Fatta questa premessa io vorrei, più che dare delle indicazioni pratiche, dare delle indicazioni di comportamento generale. Sono 5 punti, esortazioni, rispetto al nostro atteggiamento nei confronti della comunicazione, nel momento in cui abbiamo scelto di entrare, si può anche scegliere di stare zitti, di evitare qualsiasi contatto; non è una scelta da censurare, è una scelta politica, strategica, se ne può discutere, ma nel momento in cui si sceglie di comunicare a livello etico ci sono degli atteggiamenti da tenere.
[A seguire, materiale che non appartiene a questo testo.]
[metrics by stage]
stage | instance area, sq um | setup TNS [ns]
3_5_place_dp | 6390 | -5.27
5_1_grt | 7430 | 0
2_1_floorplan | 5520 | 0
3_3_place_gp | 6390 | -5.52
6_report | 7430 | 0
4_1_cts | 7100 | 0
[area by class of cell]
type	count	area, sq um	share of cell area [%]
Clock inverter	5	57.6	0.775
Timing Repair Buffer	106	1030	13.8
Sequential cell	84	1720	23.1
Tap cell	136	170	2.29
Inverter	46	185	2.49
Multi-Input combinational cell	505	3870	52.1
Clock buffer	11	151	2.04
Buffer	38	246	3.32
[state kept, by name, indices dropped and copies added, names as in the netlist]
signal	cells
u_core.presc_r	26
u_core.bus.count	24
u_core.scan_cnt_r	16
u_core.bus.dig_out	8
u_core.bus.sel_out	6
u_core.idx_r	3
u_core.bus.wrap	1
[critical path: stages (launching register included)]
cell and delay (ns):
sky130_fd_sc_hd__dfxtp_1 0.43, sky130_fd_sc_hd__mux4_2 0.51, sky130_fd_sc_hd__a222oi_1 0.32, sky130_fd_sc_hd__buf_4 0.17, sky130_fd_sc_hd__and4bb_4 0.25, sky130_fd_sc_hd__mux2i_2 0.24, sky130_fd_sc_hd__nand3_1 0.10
===== config.mk =====
export PLATFORM = sky130hd
export DESIGN_NAME = alu_subtract_serial
export DESIGN_NICKNAME = d
export VERILOG_FILES = /design/src/rtl/alu_subtract_serial.sv
export SDC_FILE = /design/constraint.sdc
export NUM_CORES = 1
export LEC_CHECK = 0
export ABC_AREA = 0
export CAP_MARGIN = 25
export CORE_UTILIZATION = 31
export CTS_CLUSTER_DIAMETER = 120
export CTS_CLUSTER_SIZE = 30
export DETAILED_ROUTE_END_ITERATION = 8
export SKIP_LAST_GASP = 1
export SLEW_MARGIN = 20
export SYNTH_ARGS = -nofsm -noshare
export SYNTH_HDL_FRONTEND = slang
export SYNTH_SLANG_ARGS = --single-unit

===== constraint.sdc =====
create_clock -name clk -period 2.5 [get_ports clk]
set_input_delay 0.5 -clock clk [delete_from_list [all_inputs] [get_ports clk]]
set_output_delay 0.5 -clock clk [all_outputs]
set_load 0.1 [all_outputs]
Il primo è non frustrarsi se non si ha spesso successo, se non veniamo pubblicati, se non vediamo spesso la nostra sigla, non frustrarsi per un semplice motivo: si frustrano i politici, la confindustria, le associazioni dei commercianti, insomma queste lobby potentissime si lamentano più di noi di come vengono trattati, non riescono a far passare i loro meccanismi, quindi siamo in buona compagnia, la chiesa si lamenta tantissimo, il problema è che l'informazione non è governabile.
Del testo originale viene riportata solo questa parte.